THE IMPLICATIONS: This push for a superhuman adolescent is having serious consequences. Recent studies, according to Lythcott-Haims, show that college students are more depressed, anxious, and hopeless than ever before. She explained that mastery of basic problem-solving skills fosters self-awareness and confidence. Everyday life skills include keeping your room clean, making your own breakfast, remembering your own deadlines, and learning to self-advocate when things go wrong. When we take away our child’s ability to solve problems, we also take away his or her ability to grow.

We can help our children develop the confidence and compassion they need to be successful adults by allowing them to act for themselves (drawing boundaries and providing guidance and love along the way). This does not guarantee straight A’s for every child, but, HERE’S THE CLINCHER, straight A’s aren’t a guarantee of success. THE GREAT NEWS․ Numerous studies show that SUCCESS is not determined by the quality of your school, your grades, or even your IQ. Success is the culmination of emotional, problem-solving, and intellectual skills learned primarily during childhood. Another piece of good news…

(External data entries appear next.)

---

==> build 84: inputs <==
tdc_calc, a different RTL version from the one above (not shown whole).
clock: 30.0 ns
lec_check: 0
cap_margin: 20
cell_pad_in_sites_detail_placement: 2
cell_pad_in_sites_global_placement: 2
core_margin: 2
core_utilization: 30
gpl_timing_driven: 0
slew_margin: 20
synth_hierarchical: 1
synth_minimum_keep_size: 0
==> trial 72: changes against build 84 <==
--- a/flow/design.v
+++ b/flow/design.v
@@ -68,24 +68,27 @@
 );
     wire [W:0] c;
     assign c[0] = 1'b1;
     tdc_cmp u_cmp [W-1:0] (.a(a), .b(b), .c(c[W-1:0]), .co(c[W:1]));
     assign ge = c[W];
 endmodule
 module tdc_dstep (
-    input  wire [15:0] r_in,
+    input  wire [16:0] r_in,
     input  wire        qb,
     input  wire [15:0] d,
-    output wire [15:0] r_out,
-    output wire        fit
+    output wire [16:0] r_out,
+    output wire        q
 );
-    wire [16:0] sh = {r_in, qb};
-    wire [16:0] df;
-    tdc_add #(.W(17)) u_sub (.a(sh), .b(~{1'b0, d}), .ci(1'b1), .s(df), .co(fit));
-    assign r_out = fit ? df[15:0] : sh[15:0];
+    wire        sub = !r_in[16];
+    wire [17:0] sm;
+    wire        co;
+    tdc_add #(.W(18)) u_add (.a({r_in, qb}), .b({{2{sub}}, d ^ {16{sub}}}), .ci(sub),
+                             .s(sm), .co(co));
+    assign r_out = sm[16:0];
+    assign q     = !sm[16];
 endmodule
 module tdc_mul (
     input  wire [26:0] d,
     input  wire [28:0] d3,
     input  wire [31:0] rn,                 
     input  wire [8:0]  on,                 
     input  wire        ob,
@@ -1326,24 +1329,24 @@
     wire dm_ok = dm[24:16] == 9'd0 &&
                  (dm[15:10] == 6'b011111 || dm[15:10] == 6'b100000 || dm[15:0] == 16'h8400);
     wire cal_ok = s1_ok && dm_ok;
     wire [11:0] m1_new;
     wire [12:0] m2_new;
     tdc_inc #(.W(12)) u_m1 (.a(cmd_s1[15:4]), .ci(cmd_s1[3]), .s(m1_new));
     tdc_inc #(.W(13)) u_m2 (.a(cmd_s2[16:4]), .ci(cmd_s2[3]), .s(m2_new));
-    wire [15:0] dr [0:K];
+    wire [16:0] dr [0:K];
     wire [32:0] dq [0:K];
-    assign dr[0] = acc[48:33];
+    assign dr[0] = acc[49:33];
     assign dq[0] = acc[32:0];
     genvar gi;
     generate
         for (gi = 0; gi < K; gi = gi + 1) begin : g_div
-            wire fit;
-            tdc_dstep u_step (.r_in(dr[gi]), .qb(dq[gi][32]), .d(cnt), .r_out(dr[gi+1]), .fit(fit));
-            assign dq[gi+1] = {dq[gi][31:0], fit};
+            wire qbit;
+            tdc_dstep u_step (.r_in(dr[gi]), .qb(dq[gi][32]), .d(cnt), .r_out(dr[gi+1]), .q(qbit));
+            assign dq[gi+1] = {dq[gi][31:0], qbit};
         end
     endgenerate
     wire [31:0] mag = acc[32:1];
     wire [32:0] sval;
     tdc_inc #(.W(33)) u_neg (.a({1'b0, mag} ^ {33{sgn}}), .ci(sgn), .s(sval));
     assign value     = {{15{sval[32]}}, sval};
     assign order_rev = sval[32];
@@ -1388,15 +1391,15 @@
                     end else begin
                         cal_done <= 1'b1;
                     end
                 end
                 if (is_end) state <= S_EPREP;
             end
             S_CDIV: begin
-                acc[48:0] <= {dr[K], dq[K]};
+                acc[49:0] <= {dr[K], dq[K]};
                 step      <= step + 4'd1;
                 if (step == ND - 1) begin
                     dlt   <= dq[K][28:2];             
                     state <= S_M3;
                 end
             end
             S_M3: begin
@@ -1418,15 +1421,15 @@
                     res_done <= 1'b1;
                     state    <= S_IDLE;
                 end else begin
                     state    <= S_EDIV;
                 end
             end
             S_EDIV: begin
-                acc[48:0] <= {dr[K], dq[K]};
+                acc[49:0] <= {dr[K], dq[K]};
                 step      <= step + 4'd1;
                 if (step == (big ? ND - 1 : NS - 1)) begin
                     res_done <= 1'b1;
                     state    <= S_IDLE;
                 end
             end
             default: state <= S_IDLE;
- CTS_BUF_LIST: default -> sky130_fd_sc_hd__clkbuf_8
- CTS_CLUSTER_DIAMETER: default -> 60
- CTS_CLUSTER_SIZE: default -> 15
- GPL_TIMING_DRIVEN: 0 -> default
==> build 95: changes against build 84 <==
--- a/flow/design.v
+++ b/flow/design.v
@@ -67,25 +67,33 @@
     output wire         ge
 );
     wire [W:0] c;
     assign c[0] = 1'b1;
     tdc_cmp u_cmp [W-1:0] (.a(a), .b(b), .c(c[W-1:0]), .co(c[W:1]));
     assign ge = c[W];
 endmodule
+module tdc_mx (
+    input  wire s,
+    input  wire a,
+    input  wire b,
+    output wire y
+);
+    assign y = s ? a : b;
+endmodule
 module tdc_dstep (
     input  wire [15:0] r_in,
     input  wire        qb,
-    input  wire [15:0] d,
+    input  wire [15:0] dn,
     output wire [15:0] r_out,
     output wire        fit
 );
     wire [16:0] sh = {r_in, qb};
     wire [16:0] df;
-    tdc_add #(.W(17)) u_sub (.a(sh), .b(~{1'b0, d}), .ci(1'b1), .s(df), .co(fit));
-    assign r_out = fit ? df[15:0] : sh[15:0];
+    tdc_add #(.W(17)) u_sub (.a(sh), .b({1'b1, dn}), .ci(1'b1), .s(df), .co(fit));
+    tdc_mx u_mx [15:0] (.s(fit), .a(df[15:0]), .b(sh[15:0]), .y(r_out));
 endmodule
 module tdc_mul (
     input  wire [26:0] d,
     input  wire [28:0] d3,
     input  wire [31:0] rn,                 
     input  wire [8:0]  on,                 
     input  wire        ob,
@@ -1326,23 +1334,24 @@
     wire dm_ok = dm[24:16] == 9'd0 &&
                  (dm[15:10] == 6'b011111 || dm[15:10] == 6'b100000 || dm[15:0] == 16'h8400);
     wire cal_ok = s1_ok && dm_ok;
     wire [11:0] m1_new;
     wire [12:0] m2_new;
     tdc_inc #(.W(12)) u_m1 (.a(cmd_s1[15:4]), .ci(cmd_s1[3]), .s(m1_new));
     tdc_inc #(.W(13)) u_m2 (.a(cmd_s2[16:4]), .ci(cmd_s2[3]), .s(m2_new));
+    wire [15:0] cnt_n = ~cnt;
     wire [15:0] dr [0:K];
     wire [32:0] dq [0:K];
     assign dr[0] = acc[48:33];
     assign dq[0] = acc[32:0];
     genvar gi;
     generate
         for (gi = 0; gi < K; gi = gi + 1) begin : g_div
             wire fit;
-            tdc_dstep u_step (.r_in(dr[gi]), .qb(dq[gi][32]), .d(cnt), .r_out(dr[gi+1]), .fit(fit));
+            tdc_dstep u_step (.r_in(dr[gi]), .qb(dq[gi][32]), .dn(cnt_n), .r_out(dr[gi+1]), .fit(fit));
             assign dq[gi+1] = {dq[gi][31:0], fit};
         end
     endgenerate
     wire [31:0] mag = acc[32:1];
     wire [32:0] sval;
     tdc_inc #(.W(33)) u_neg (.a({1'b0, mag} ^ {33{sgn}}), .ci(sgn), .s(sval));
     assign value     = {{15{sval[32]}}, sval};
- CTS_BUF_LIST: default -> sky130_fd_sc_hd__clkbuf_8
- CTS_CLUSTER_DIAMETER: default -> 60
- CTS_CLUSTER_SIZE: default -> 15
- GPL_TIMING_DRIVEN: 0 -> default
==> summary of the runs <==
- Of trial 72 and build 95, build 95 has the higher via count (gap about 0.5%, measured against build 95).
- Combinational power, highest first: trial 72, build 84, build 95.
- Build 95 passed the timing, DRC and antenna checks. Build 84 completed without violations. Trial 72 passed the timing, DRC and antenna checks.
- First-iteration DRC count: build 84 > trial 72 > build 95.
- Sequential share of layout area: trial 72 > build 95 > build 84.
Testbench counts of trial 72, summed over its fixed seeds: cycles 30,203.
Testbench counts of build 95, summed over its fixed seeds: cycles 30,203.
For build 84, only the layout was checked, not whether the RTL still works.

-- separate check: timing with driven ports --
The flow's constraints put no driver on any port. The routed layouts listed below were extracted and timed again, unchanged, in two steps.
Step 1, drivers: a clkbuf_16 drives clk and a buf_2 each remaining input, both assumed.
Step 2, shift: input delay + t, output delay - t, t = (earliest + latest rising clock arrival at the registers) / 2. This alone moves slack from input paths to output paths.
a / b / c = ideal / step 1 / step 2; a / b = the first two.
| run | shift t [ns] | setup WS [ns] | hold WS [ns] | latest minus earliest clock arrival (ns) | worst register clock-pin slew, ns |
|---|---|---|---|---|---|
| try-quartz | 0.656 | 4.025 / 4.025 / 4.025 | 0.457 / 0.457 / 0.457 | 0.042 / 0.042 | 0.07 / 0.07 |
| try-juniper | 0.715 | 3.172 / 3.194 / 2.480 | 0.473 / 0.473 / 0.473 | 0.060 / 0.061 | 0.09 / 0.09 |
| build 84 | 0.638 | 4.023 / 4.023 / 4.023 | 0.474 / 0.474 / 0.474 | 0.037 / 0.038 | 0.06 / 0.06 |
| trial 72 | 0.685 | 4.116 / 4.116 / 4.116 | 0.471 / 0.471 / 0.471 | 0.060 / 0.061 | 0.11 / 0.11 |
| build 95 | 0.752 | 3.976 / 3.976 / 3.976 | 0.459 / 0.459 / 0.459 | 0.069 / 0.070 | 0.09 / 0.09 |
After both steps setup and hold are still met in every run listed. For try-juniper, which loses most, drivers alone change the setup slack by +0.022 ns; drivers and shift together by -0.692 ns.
What follows belongs to an exercise in optimizing a design on an open flow for small area, a short achievable clock period and few clock cycles; a production flow would make more cautious choices. Only simulation tests tie the RTL to the original design; equivalence was not proved.

==> flow/design.v, too long to show whole: its modules and the start of the top module <==
// module hive_fpu: 261 lines
// module hive_fpu_cadd: 31 lines
// module hive_fpu_lzc: 51 lines
// module hive_fpu_mul: 617 lines
module hive_fpu (
    input  wire        clk,
    input  wire        rst,
    input  wire        in_valid,
    output wire        in_ready,
    input  wire [4:0]  in_op,
    input  wire [31:0] in_a,
    input  wire [31:0] in_b,
    input  wire [31:0] in_c,
    output reg         out_valid,
    output reg  [31:0] out_result
);
  // ...
==> flow/run.sh <==
#!/bin/bash
# synth_recipe.tcl (not shown) runs the flow's synth.tcl, then flattens the netlist and writes it again
# the make line also repeats each setting of config.mk as NAME=value (left out here)
make -C /OpenROAD-flow-scripts/flow DESIGN_CONFIG=/design/flow/config.mk WORK_HOME=/design/flow/orfs CLKGATE_MAP_FILE= SYNTH_SCRIPT=/design/flow/synth_recipe.tcl finish
==> flow/config.mk <==
export PLATFORM = sky130hd
export DESIGN_NAME = hive_fpu
export DESIGN_NICKNAME = hive_fpu
export VERILOG_FILES = /design/flow/design.v
export SDC_FILE = /design/flow/constraint.sdc
export NUM_CORES = 4
export LEC_CHECK = 0
export ABC_CLOCK_PERIOD_IN_PS = 4500
export CAP_MARGIN = 20
export CORE_MARGIN = 2
export CORE_UTILIZATION = 60
export PLACE_DENSITY = 0.75
export SETUP_SLACK_MARGIN = 0
export SLEW_MARGIN = 40
==> flow/constraint.sdc <==
create_clock -name core_clock -period 22.0 [get_ports {clk}]
set_input_delay 4.4000 -clock core_clock [delete_from_list [all_inputs] [get_ports {clk}]]
set_output_delay 4.4000 -clock core_clock [all_outputs]
set_load 0.01 [all_outputs]
Context: an optimization exercise on an open-source flow, tuned for small area and a short achievable clock period. The choices shown serve that exercise and are no tape-out recipe.
The RTL was checked by simulation tests, not by an equivalence proof against the original design.

==> build 61: inputs <==
==> flow/design.v <==
module dc_blocker (
    input  wire               clk,
    input  wire               rst,        
    input  wire               in_valid,
    input  wire signed [39:0] x,
    input  wire               track,
    input  wire               load,
    input  wire        [2:0]  corner,
    output reg                out_valid,
    output reg  signed [39:0] y,
    output wire signed [71:0] base
);
    reg        busy;
    reg  [7:0] ph;           
    reg  [39:0] x_r;
    reg        load_r;       
    reg        neg4;         
    reg        b_zero, s_zero;
    reg        wsh;          
    reg  [2:0] wcount;
    wire last = ph[7];
    wire acc  = in_valid & ~rst & (~busy | last);
    wire spec = ~busy | last;                  
    reg  [77:0] bph;
    reg  [51:0] sph;
    reg  [39:0] win0, win1, win2, win3, win4, win5, win6;
    assign base = bph[77:6];
    reg  [9:0] r_nz, r_two, r_neg;
    wire [8:0] sel_in;       
    assign sel_in[7] = load;
    assign sel_in[8] = ~load & (~track | (corner == 3'd7));
    genvar gc;
    generate
        for (gc = 0; gc < 7; gc = gc + 1) begin : g_sel
            assign sel_in[gc] = ~load & track & (corner == gc);
        end
    endgenerate
    wire [9:0] c_nz, c_two, c_neg;
    assign c_nz[0]  = sel_in[0] | sel_in[2] | sel_in[3] | sel_in[4] | sel_in[6];
    assign c_two[0] = sel_in[0] | sel_in[2];
    assign c_neg[0] = sel_in[0] | sel_in[2] | sel_in[5] | sel_in[7] | sel_in[8];
    assign c_nz[1]  = sel_in[0] | sel_in[1] | sel_in[3] | sel_in[4] | sel_in[5] | sel_in[6];
    assign c_two[1] = sel_in[0] | sel_in[4] | sel_in[5];
    assign c_neg[1] = sel_in[0] | sel_in[1] | sel_in[3] | sel_in[4] | sel_in[6];
    assign c_nz[2]  = sel_in[1] | sel_in[2] | sel_in[3];
    assign c_two[2] = sel_in[3];
    assign c_neg[2] = sel_in[1];
    assign c_nz[3]  = sel_in[2] | sel_in[3] | sel_in[4];
    assign c_two[3] = sel_in[3];
    assign c_neg[3] = sel_in[2] | sel_in[3];
    assign c_nz[4]  = sel_in[0] | sel_in[2] | sel_in[4] | sel_in[5];
    assign c_two[4] = sel_in[0] | sel_in[2] | sel_in[5];
    assign c_neg[4] = sel_in[0] | sel_in[2] | sel_in[4];
    assign c_nz[5]  = sel_in[0] | sel_in[1] | sel_in[3] | sel_in[4] | sel_in[5] | sel_in[6];
    assign c_two[5] = sel_in[0] | sel_in[4] | sel_in[5];
    assign c_neg[5] = sel_in[0] | sel_in[1] | sel_in[3] | sel_in[4];
    assign c_nz[6]  = sel_in[0] | sel_in[1] | sel_in[2] | sel_in[3] | sel_in[6];
    assign c_two[6] = sel_in[0] | sel_in[3];
    assign c_neg[6] = sel_in[1] | sel_in[2] | sel_in[3];
    assign c_nz[7]  = sel_in[1] | sel_in[2] | sel_in[4] | sel_in[5] | sel_in[6];
    assign c_two[7] = sel_in[2] | sel_in[6];
    assign c_neg[7] = sel_in[4];
    assign c_nz[8]  = sel_in[3] | sel_in[4] | sel_in[7];
    assign c_two[8] = sel_in[4];
    assign c_neg[8] = 1'b0;
    assign c_nz[9]  = sel_in[5] | sel_in[6];
    assign c_two[9] = sel_in[6];
    assign c_neg[9] = 1'b0;
    wire [3:0] xs = load_r ? ph[5:2] : ph[4:1];
    wire [12:0] xf7 = ({13{xs[0]}} & {x_r[6:0], 6'd0}) |
                      ({13{xs[1]}} & x_r[19:7]) |
                      ({13{xs[2]}} & x_r[32:20]) |
                      ({13{xs[3]}} & {{6{x_r[39]}}, x_r[39:33]});
    wire [3:0] ws = xs & {4{wcount == 3'd7}};
    wire [12:0] w6f = ({13{ws[0]}} & {win6[6:0], 6'd0}) |
                      ({13{ws[1]}} & win6[19:7]) |
                      ({13{ws[2]}} & win6[32:20]) |
                      ({13{ws[3]}} & {{6{win6[39]}}, win6[39:33]});
    wire [12:0] s_rd = s_zero ? 13'd0 : sph[12:0];
    reg  [12:0] b_dr;
    always @* begin
        if (~busy)
            b_dr = bph[18:6];
        else if (ph[0] | ph[7])
            b_dr = bph[31:19];
        else if (ph[1])
            b_dr = bph[44:32];
        else if (ph[2])
            b_dr = bph[57:45];
        else if (ph[3])
            b_dr = bph[70:58];
        else
            b_dr = {{6{bph[77]}}, bph[77:71]};
        if (b_zero && !last) b_dr = 13'd0;
    end
    wire [12:0] b_rd = b_zero ? 13'd0 :
                       ph[7] ? bph[77:65] :
                       ph[2] ? bph[12:0] : bph[25:13];
    reg  [12:0] h0, h1, h2;           
    reg         dcy;
    reg  [13:0] dsum;
    always @* begin
        dsum = 14'd0;
        if (spec)
            dsum = {1'b0, ~b_dr} + 14'd1;
        else if (~load_r) begin
            if (~ph[5] & ~ph[6])
                dsum = {1'b0, xf7} + {1'b0, ~b_dr} + {13'd0, dcy};
            else
                dsum = {1'b0, {13{h0[12]}}};
        end else begin
            if (|ph[5:2])
                dsum = {1'b0, xf7} + {1'b0, s_rd} + {13'd0, dcy};
            else if (ph[6])
                dsum = {1'b0, {13{h0[12]}}};
        end
    end
    always @(posedge clk) begin
        h0  <= dsum[12:0];
        dcy <= (load_r & (ph[0] | ph[1])) ? 1'b0 : dsum[13];
        h1  <= (spec | (load_r & ph[0])) ? 13'd0 : h0;
        h2  <= spec ? 13'd0 : h1;
    end
    wire [38:0] hist = {h0, h1, h2};
    wire [12:0] rr [0:9];
    genvar gi;
    generate
        for (gi = 0; gi < 10; gi = gi + 1) begin : g_row
            wire [12:0] one = hist[26 - 2*gi + 12 : 26 - 2*gi];
            wire [12:0] two = hist[25 - 2*gi + 12 : 25 - 2*gi];
            assign rr[gi] = ({13{r_nz[gi]}} & (r_two[gi] ? two : one)) ^ {13{r_neg[gi]}};
        end
    endgenerate
    wire [12:0] brow = (ph[0] | ph[1]) ? 13'd0 :
                       ph[2] ? {b_rd[12:6] & {7{~load_r}}, 1'b1, 5'd0} :
                       load_r ? 13'd0 : b_rd;
    function [33:0] csa;              
        input [16:0] a, b, c;
        reg   [16:0] m;
        begin
            m   = (a & b) | (a & c) | (b & c);
            csa = {m[15:0], 1'b0, a ^ b ^ c};
        end
    endfunction
    wire [16:0] e0 = {4'd0, rr[0]}, e1 = {4'd0, rr[1]}, e2 = {4'd0, rr[2]},
                e3 = {4'd0, rr[3]}, e4 = {4'd0, rr[4]}, e5 = {4'd0, rr[5]},
                e6 = {4'd0, rr[6]}, e7 = {4'd0, rr[7]}, e8 = {4'd0, rr[8]},
                e9 = {4'd0, rr[9]}, eb = {4'd0, brow};
    wire [33:0] l1a = csa(e0, e1, e2);
    wire [33:0] l1b = csa(e3, e4, e5);
    wire [33:0] l1c = csa(e6, e7, e8);
    wire [33:0] l2a = csa(l1a[16:0], l1a[33:17], l1b[16:0]);
    wire [33:0] l2b = csa(l1b[33:17], l1c[16:0], l1c[33:17]);
    wire [33:0] l3a = csa(l2a[16:0], l2a[33:17], l2b[16:0]);
    wire [33:0] l3b = csa(l2b[33:17], e9, eb);
    wire [33:0] l4  = csa(l3a[16:0], l3a[33:17], l3b[16:0]);
    wire [33:0] l5  = csa(l4[16:0], l4[33:17], l3b[33:17]);
    reg  [16:0] sv, cv;
    always @(posedge clk) begin
        sv  <= l5[16:0];
        cv  <= l5[33:17];
    end
    wire        b0  = b_zero ? 1'b0 : bph[6];
    reg  [3:0]  cr;
    wire [3:0]  cin = ph[1] ? ((neg4 ? 4'd4 : 4'd1) - {3'd0, b0}) : cr;
    wire [12:0] a7m  = (load_r ? hist[22:10] : b_rd) - {9'd0, k7};
    wire [25:0] rsum = {ph[7] ? a7m : 13'd0, 13'd0} + {9'd0, sv} + {9'd0, cv} + {22'd0, cin};
    wire [12:0] dig  = rsum[12:0];
    wire [3:0]  crn  = rsum[16:13];
    wire [12:0] dig7 = rsum[25:13];
    reg         t_z, t_o;
    wire        tie = b0 ? (t_o & (&dig[5:0])) : (t_z & ~(|dig[5:0]));
    wire [12:0] bnew = ph[3] ? {dig[12:7], tie ? b0 : dig[6], dig[5:0]} : dig;
    wire [9:0]  r7 = (r_nz & {10{h0[12]}}) ^ r_neg;
    wire [3:0]  k7n = load_r ? 4'd1 :
                      r7[0] + r7[1] + r7[2] + r7[3] + r7[4] + r7[5] + r7[6] +
                      r7[7] + r7[8] + r7[9];
    reg  [3:0]  k7;
    always @(posedge clk)
        k7 <= k7n;
    always @(posedge clk) begin
        cr <= crn;
        if (ph[1]) begin
            t_z <= ~(|dig);
            t_o <= &dig;
        end else if (ph[2]) begin
            t_z <= t_z & ~(|dig);
            t_o <= t_o & (&dig);
        end
    end
    wire [12:0] a_d = load_r ? hist[22:10] : b_rd;
    reg         sticky;
    wire        up = a_d[11] & (sticky | (|a_d[10:0]) | a_d[12]);
    wire [12:0] xf1 = ({13{ph[4]}} & {x_r[0], 12'd0}) |
                      ({13{ph[5]}} & x_r[13:1]) |
                      ({13{ph[6]}} & x_r[26:14]) |
                      ({13{ph[7]}} & x_r[39:27]);
    reg         ybor;
    wire [13:0] ysub = {x_r[39] & ph[7], xf1} -
                       {a_d[12] & ph[7], ph[4] ? {a_d[12], 12'd0} : a_d} -
                       (ph[4] ? {1'b0, up, 12'd0} : {13'd0, ybor});
    wire        y40 = ysub[13];
    wire        ovf = y40 ^ ysub[12];
    always @(posedge clk) begin
        if (ph[2])
            sticky <= |a_d[12:6];
        else if (ph[3])
            sticky <= sticky | (|a_d);
        ybor <= ysub[13];
        if (last & ovf)
            y <= y40 ? 40'h8000000000 : 40'h7fffffffff;
        else
            y <= {ysub[12:0], y[39:13]};
    end
    wire        sa_act = |xs;
    reg  [1:0]  scy;
    wire [14:0] ssum = s_rd + xf7 + {2'b00, ~w6f} + (xs[0] ? 2'd1 : scy);
    always @(posedge clk) begin
        scy <= ssum[14:13];
        if (sa_act)
            sph <= {ssum[12:0], sph[51:13]};
    end
    always @(posedge clk) begin
        if (spec) begin
            x_r    <= x;
            load_r <= load;
            neg4   <= |sel_in[4:0];
            r_nz   <= c_nz;
            r_two  <= c_two;
            r_neg  <= c_neg;
        end
        wsh <= ph[6];
        if (|ph[7:3])
            bph[64:0] <= {bnew, bph[64:13]};
        if (wsh)
            bph[77:65] <= dig7;
        if (wsh) begin
            win0 <= x_r; win1 <= win0; win2 <= win1; win3 <= win2;
            win4 <= win3; win5 <= win4; win6 <= win5;
        end
        if (rst) begin
            busy      <= 1'b0;
            ph        <= 8'd0;
            out_valid <= 1'b0;
            b_zero    <= 1'b1;
            s_zero    <= 1'b1;
            wcount    <= 3'd0;
        end else begin
            out_valid <= last;
            ph <= {ph[6:0], acc};
            if (acc)
                busy <= 1'b1;
            else if (last)
                busy <= 1'b0;
            if (last) begin
                b_zero <= 1'b0;
                if (wcount != 3'd7) wcount <= wcount + 3'd1;
            end
            if (xs[3])
                s_zero <= 1'b0;
        end
    end
endmodule
This design comes from an exercise in tuning for small area and a short achievable clock period on the open sky130 flow, not from production work.
Function not checked in this run: the RTL went through the layout flow alone.

**flow/config.mk**
```make
export PLATFORM = sky130hd
export DESIGN_NAME = chk_unit
export DESIGN_NICKNAME = chk_unit
export VERILOG_FILES = /design/flow/design.v
export SDC_FILE = /design/flow/constraint.sdc
export NUM_CORES = 4
export LEC_CHECK = 0
export CAP_MARGIN = 20
export CORE_MARGIN = 2
export CORE_UTILIZATION = 62
export SETUP_SLACK_MARGIN = 2
export SLEW_MARGIN = 40
export DONT_USE_CELLS = sky130_fd_sc_hd__xor3_1 sky130_fd_sc_hd__xor3_2 sky130_fd_sc_hd__xor3_4 sky130_fd_sc_hd__xnor3_1 sky130_fd_sc_hd__xnor3_2 sky130_fd_sc_hd__xnor3_4
export BUFFER_PORTS_ARGS = -buffer_cell sky130_fd_sc_hd__buf_1
```
**flow/constraint.sdc**
```tcl
create_clock -name core_clock -period 25.0 [get_ports {clk}]
set_input_delay 5.0000 -clock core_clock [delete_from_list [all_inputs] [get_ports {clk}]]
set_output_delay 5.0000 -clock core_clock [all_outputs]
set_load 0.01 [all_outputs]
```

It is not necessary to attend a “ranked” school in the United States to be successful or to obtain a great job. According to research, attending a smaller school may be more beneficial because there is a greater likelihood of mentorship between student and teacher. Being the “big fish” in a small pond is preferable to being overwhelmed in a “top school,” as Julie put it. “We must believe that they can get a great education at any number of universities,” she added. WHAT CAN WE DO

Julie gave the audience the ultimate takeaway at the end of the lecture. These are the two most important things that each of us can do for our children in order to help them become successful adults: 1 – Assign them chores. 2 – Instill in them the value of love. Really. It’s as simple as that. And, if you’re anything like me, your intuition has been telling you all along. But here’s some additional research to back it up:

The longitudinal “Harvard Grant Study” (one of the longest studies of humans ever conducted) discovered that having done chores as a child leads to success in life. The earlier the child begins, the better. When our children are too busy to do chores, we remove the most important factor for success. According to the Harvard Grant study, happiness in life equals LOVE. LOVE, not passion. Love for people and for the human experience If there is one thing we can do for our children, it is to instill in them compassion, work ethic, and the love that can be found at home.